Thursday, March 10, 2005

Trivia for Logan's Run (1976)

* The costuming was originally intended to be relatively scanty for all the actors in the film, but it was decided the resulting demands on makeup were prohibitive.

* The first choices for the roles of Logan and Jessica were Jon Voight and Lindsay Wagner. The role of Peter Ustinov's character, the Old Man, was offered to James Cagney.

* The character of Francis was originally to be played by William Devane, but he pulled out of the film.

* According to Michael Anderson, the old man's buttons are United States pennies. He made makeshift buttons out of them because he couldn't find any real buttons.

* An extra makes the Star Trek Vulcan salute when waving to the old man after everyone escapes the exploding city.

* The shots of the pistons that controlled the elevator leading to the scene in the ice cave were taken directly from director Michael Anderson's previous film, The Wreck of the Mary Deare (1959)

* The life clocks on everyone's hands all start out clear (at birth), turn yellow at age 8, green at 16, and red at 23. Everyone wears clothes the same color as their life clocks (except Sandmen, who wear black uniforms). As Lastday - age 30 - approaches, the life clocks flash red and black, then, at 30 turn totally black.

* During the encounter between the old man and the runners Logan and Jessica, the old man often quotes poems out of "Old Possum's Book of Practical Cats" by T.S. Eliot.

* The waterfalls and steps that Logan jumps into to get back into the dome are real. They are located in Ft. Worth, Texas.

* Michael York, Richard Jordan and Michael Anderson Jr. were all over 30 when they made the film.

* This was originally going to be produced by George Pal, but by this time, Pal had already left the studio.
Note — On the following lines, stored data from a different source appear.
--- config.mk ---
export PLATFORM = sky130hd
export DESIGN_NAME = rr_arbiter4_flat
export DESIGN_NICKNAME = d
export VERILOG_FILES = /design/src/rtl/rr_arbiter4_if.sv /design/src/rtl/rr_arbiter4.sv /design/src/flat_wrapper.sv
export SDC_FILE = /design/constraint.sdc
export NUM_CORES = 1
export LEC_CHECK = 0
export ABC_AREA = 1
export CAP_MARGIN = 20
export CORE_MARGIN = 2
export CORE_UTILIZATION = 40
export DETAILED_ROUTE_END_ITERATION = 7
export HOLD_SLACK_MARGIN = 0.12
export PLACE_DENSITY_LB_ADDON = 0.2
export SETUP_SLACK_MARGIN = 0.2
export SLEW_MARGIN = 20
export SYNTH_ARGS = -nofsm -noshare
export SYNTH_HDL_FRONTEND = slang
export SYNTH_SLANG_ARGS = --single-unit
--- constraint.sdc ---
create_clock -name clk -period 2.9 [get_ports clk]
set_input_delay 0.725 -clock clk [delete_from_list [all_inputs] [get_ports clk]]
set_output_delay 0.725 -clock clk [all_outputs]
set_load 0.01 [all_outputs]
--- src/rtl/rr_arbiter4_if.sv ---
// Handshake bundle between four producers, the round-robin arbiter and one consumer.
// Latency: none (wires only); the arbiter defines all timing.
// Backpressure: out_ready from the consumer stalls captures; req_ready acknowledges producers.
// Ports: req_valid/req_data/req_ready (producer side), out_* (consumer side),
//        grant_sel (captured index this cycle), busy (mirror of out_valid).
interface rr_arbiter4_if #(
  parameter int WIDTH = 16
);
  logic [3:0]         req_valid;
  logic [4*WIDTH-1:0] req_data;
  logic [3:0]         req_ready;
  logic               out_valid;
  logic [WIDTH-1:0]   out_data;
  logic [1:0]         out_src;
  logic               out_ready;
  logic [1:0]         grant_sel;
  logic               busy;

  // Arbiter side.
  modport master (
    input  req_valid, req_data, out_ready,
    output req_ready, out_valid, out_data, out_src, grant_sel, busy
  );

  // Producer/consumer (environment) side.
  modport slave (
    output req_valid, req_data, out_ready,
    input  req_ready, out_valid, out_data, out_src, grant_sel, busy
  );
endinterface

--- src/rtl/rr_arbiter4.sv ---
// Four-way round-robin arbiter feeding a single registered output word.
// Latency: req_ready is combinational (0 cycles); captured word appears on out_* 1 cycle later.
// Backpressure: while out_valid && !out_ready the word is held and no requester is acknowledged.
// Ports: clk, rst (async active-high); bus (rr_arbiter4_if.master) carries the
//        request, acknowledge, output and status signals.
module rr_arbiter4 #(
  parameter int WIDTH = 16
) (
  input  logic           clk,
  input  logic           rst,
  rr_arbiter4_if.master  bus
);

  typedef enum logic {
    IDLE = 1'b0,
    SEND = 1'b1
  } state_e;

  state_e             state_q, state_d;
  logic [1:0]         ptr_q, ptr_d;
  logic [WIDTH-1:0]   out_data_q, out_data_d;
  logic [1:0]         out_src_q, out_src_d;
  logic               out_valid_q, out_valid_d;

  logic               handshake;
  logic               cap;
  logic [1:0]         start;
  logic [1:0]         idx;
  logic [1:0]         win;
  logic [3:0]         req_ready_c;
  logic [1:0]         grant_sel_c;

  always_ff @(posedge clk or posedge rst) begin
    if (rst) begin
      state_q     <= IDLE;
      ptr_q       <= 2'd0;
      out_data_q  <= '0;
      out_src_q   <= 2'd0;
      out_valid_q <= 1'b0;
    end else begin
      state_q     <= state_d;
      ptr_q       <= ptr_d;
      out_data_q  <= out_data_d;
      out_src_q   <= out_src_d;
      out_valid_q <= out_valid_d;
    end
  end

  always_comb begin
    state_d     = state_q;
    ptr_d       = ptr_q;
    out_data_d  = out_data_q;
    out_src_d   = out_src_q;
    out_valid_d = out_valid_q;
    idx         = 2'd0;
    win         = 2'd0;

    handshake = (state_q == SEND) && bus.out_ready;
    // On a handshake the search starts just past the word leaving, so the
    // reload in the same cycle already sees the rotated priority.
    start = handshake ? (out_src_q + 2'd1) : ptr_q;

    // Scan from lowest priority to highest so the last hit is the winner.
    for (int i = 3; i >= 0; i--) begin
      idx = start + 2'(i);
      if (bus.req_valid[idx]) win = idx;
    end

    // rst gating keeps the acknowledge quiet while the registers are held,
    // so no producer believes a word was taken during reset.
    cap = !rst && (|bus.req_valid) && ((state_q == IDLE) || handshake);

    req_ready_c = cap ? (4'b0001 << win) : 4'b0000;
    grant_sel_c = cap ? win : 2'd0;

    if (handshake) begin
      ptr_d = out_src_q + 2'd1;
    end

    if (cap) begin
      state_d     = SEND;
      out_data_d  = bus.req_data[int'(win)*WIDTH +: WIDTH];
      out_src_d   = win;
      out_valid_d = 1'b1;
    end else if (handshake) begin
      state_d     = IDLE;
      out_valid_d = 1'b0;
    end
  end

  assign bus.req_ready = req_ready_c;
  assign bus.grant_sel = grant_sel_c;
  assign bus.out_valid = out_valid_q;
  assign bus.out_data  = out_data_q;
  assign bus.out_src   = out_src_q;
  assign bus.busy      = out_valid_q;

endmodule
http://www.imdb.com/title/tt0074812/trivia

Tuesday, March 08, 2005

Skunk bites man ...

This is not your everyday 'Skunk bites man' story
Posted: Feb. 26, 2005
Jim Stingl


Every time Carol Infalt's phone rings, she's not sure if it's going to be condolences for her deceased skunk or a joke about her husband's formerly private parts.

She's been getting a lot of both since Ozzie the pet skunk paid the ultimate price for biting Dan Infalt's penis.

I think it's a Freudian typo, but in an e-mail to my newspaper Carol said, "This is when the hole disaster starts."

While the embarrassing news crackled over the emergency scanner, Dan was rushed to Oconomowoc Memorial Hospital last week.

At that same moment, Department of Natural Resources warden David Walz was heading for the Infalts' Jefferson County home to take Ozzie into custody. The animal quickly was euthanized so it could be tested for rabies, which has stirred up the skunk-loving community.


Meanwhile, Carol received a call at work from the hospital and was told it concerned her husband. She assumed "car accident."

"They told me where he got bit. I had to come and pick him up," she said.

She's not trying to add insult to unspeakable injury, but she blames her husband and not Ozzie for this one.

Rough-housing with an animal equipped with fangs is a bad idea. She'd warned Dan and their three kids about that countless times since they bought Ozzie as a baby for $100 last year from a game farm in Iowa.

"He was playing rough with him on his lap, and Ozzie bit down on my husband's penis," right through his sweat pants, she said.

Several stitches later, Dan's is fine except for the realization that he'll forever be known as the guy with a skunk on his junk.

"He always wanted to be famous. Maybe now he will be. He was hoping to do it more through hunting," Carol said.

Ozzie was just like a dismember of the family. The de-scented, chocolate-brown skunk slept under Carol and Dan's bed, and his favorite meal was a hard-boiled egg smothered in cheese. Carol had hoped he would live out his life of 10 or 15 years and then she would have him stuffed and mounted at home.

It was quite a scene at their 7-acre homestead in a rural area near Rome when warden Walz showed up along with deputies and a humane officer. Carol's macaw and cockatoo were screaming, and the family's pot-bellied pig was raising a ruckus. Walz found Ozzie hiding under a bed.

Walz contacted a veterinarian, and the Wisconsin laboratory that does rabies testing and was told the law says quarantine is not an option for a wild animal, even a pet one.

A specimen needed to be submitted for testing immediately. Unfortunately for Ozzie, that specimen was his brain rather than saliva or a little blood.

First of all, this was not a wild or vicious animal, but a pet bred in captivity and neutered, Carol argues. She kept reminding me that the breeder has been "rabies-free since 1932."

"I'm 100 percent sure my skunk did not have rabies," she said.